Camped out in deep left field, Lucas Duda waits for a pitching machine to spit baseballs at him. He runs forward, snags a ball at his feet. He runs sideways, grabs a ball near the line.

It is not the most effective use of his time, Duda will admit later. In this artificial replication of the outfield experience, there is one sacred ingredient missing: a baseball bat.

Duda prefers simulations where one of his coaches – Tom Goodwin, for example – uses a bat to hit him line drives and pop-ups. That drill produces a more accurate reflection of the fly balls Duda will need to run down come April.

“You can read the bat,” Duda said while sitting at his Tradition Field locker earlier this week. “You can’t really read the machine.”

Duda, like those fly balls that emanate from the pitching machine, has always been a difficult read. Is he the promising young slugger who hit .292 with 10 home runs during a 100-game run in 2011? Or is he the slump-shouldered problem child who smoldered when the team demoted him to Class-AAA Buffalo last season?

He spent over a month in the minors. When he returned, according to Mets manager Terry Collins, he made it clear he had no intention of taking a shuttle to the minors ever again.

“And that’s great,” Collins said. “I loved it. I loved everything he said. Just before the conversation was over, I said, ‘Now go show me.’ ”

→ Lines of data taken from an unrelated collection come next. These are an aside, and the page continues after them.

Context: an optimization exercise on an open-source flow, tuned for small area, a short achievable clock period and few clock cycles. The choices shown serve that exercise and are no tape-out recipe. Where RTL was checked, it was by simulation tests only, not by an equivalence proof against the original. Power figures rest on the tool's default switching activity, not on a simulated workload.

## the previous run
==> flow/design.v (excerpt) <==
module fsc_fp (
    input  wire        clk,
    input  wire        rst,           
    input  wire        in_valid,
    input  wire [7:0]  in_data,
    output wire        in_ready,
    input  wire        fp_reset,
    input  wire        set_intron,
    input  wire [31:0] intron_in,     
    output wire        ev_valid,
    input  wire        ev_ready,
    output wire [2:0]  ev_code,
    output wire [63:0] ev_data,
    input  wire        ans_valid,
    input  wire [7:0]  ans_data       
);
    localparam [31:0] INTRON_RESET = 32'h3CC35AA5;    
    function eq1c;
        input [15:0] x;
        input [15:0] y;
        begin
            eq1c = ((x == y) && (y != 16'hFFFF)) ||
                   ((x == 16'hFFFF) && (y == 16'h0000));
        end
    endfunction
    wire clr = rst || fp_reset || set_intron;
    reg [31:0] intron;
    reg        q_srch, q_hdr, q_wait, q_body, q_thr;
    reg [1:0]  mpos;
    reg [2:0]  hcnt;
    reg [63:0] hdr_n;         
    wire [63:0] hdr = ~hdr_n;
    reg        hok, hlen0;    
    reg [2:0]  type_q;
    reg        rdy;
    reg [7:0]  fa, fb;
    reg        fa_v, fb_v;
    reg        p_rf, p_beg, p_comp, p_type, p_inv, vw;
    reg        rf_q;             
    reg        v_lat;
    reg        ev_v, s_comp, s_type, s_inv, s_rf;
    wire       s_beg = p_beg;    
    reg  [3:0] nbeg;
    reg [2:0]  ev_c;
    reg        cs_v, cs_hi, cs_last, par;
    reg [7:0]  cs_b;
    reg [15:0] c0, c1;
    reg        k0, k1;
    reg        upd, fold, fin1, fin2, fin3, fin4;
    assign in_ready = rdy;
    wire take = in_valid && rdy;
    wire [15:0] blen = hdr[31:16];
    wire        len1 = (blen == 16'd1);
    assign ev_valid = ev_v;
    assign ev_code  = ev_c;
    assign ev_data[7:0]  = ({8{fa_v}}   & fa) |
                           ({8{s_type}} & {5'd0, type_q}) |
                           ({8{s_comp}} & {7'd0, v_lat}) |
                           ({8{!nbeg[0]}} & hdr[7:0]);
    assign ev_data[8]     = (s_type & v_lat) | (!nbeg[0] & hdr[8]);
    assign ev_data[23:9]  = {15{!nbeg[0]}} & hdr[23:9];
    assign ev_data[37:24] = {14{!nbeg[1]}} & hdr[37:24];
  ...
Size: ~850 cells after synthesis, ~200 flip-flops.
Settings: LEC_CHECK=0, CAP_MARGIN=20, CORE_MARGIN=2, CORE_UTILIZATION=40, SLEW_MARGIN=20; clock period 9.0 ns.
standard.sh (not shown) runs the stock make flow with config.mk's settings and CLKGATE_MAP_FILE= SYNTH_SCRIPT=/design/flow/synth_recipe.tcl, a recipe that flattens the netlist after the stock synthesis.
==> flow/flow/run.sh <==
#!/bin/bash
# The standard ORFS layout (standard.sh) with these changes:
#  - synthesis maps logic with flow/abc_area.script (see synth_prefix.tcl)
#  - plain buf_1 port buffers instead of the default delay cells
#  - timing repair aimed at a shorter period than the design's
#  - a clock tree of smaller buffers, without dummy loads
set -e
here=$(pwd)
sed "s#@ABC_SCRIPT@#$here/flow/abc_area.script#" flow/synth_prefix.tcl > my_synth.tcl
cat synth_recipe.tcl >> my_synth.tcl
sed "s#SYNTH_SCRIPT=[^ ]*#SYNTH_SCRIPT=$here/my_synth.tcl#" standard.sh > my_standard.sh
export BUFFER_PORTS_ARGS="-buffer_cell sky130_fd_sc_hd__buf_1"
export SETUP_SLACK_MARGIN=5.75
export CTS_ARGS="-sink_clustering_enable -repair_clock_nets -dont_use_dummy_load -buf_list {sky130_fd_sc_hd__clkbuf_4 sky130_fd_sc_hd__clkbuf_8}"
bash my_standard.sh > standard.log 2>&1
==> flow/flow/abc_area.script <==
strash
&get -n
&st
&dch
&nf -R 1000
&put
==> flow/flow/synth_prefix.tcl <==
set my_abc_script @ABC_SCRIPT@
proc fix_abc {args} {
  global abc_args my_abc_script
  if {[lindex $abc_args 0] eq "-script" && [lindex $abc_args 1] ne $my_abc_script} {
    set abc_args [lreplace $abc_args 1 1 $my_abc_script]
  }
}
trace add variable ::abc_args write fix_abc
Testbench counts of the previous run, summed over its fixed seeds: cycles 15,963.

The Mets have pulled the plug on a failed attempt to stick him in right field, a square-peg, round-hole situation that plagued Duda last season. One advanced statistical category measures how many runs above or below average a player was worth as a fielder over 135 games. Last season, during the 81 games he spent in right field – an admittedly small sample size – Duda’s number was a minus-26.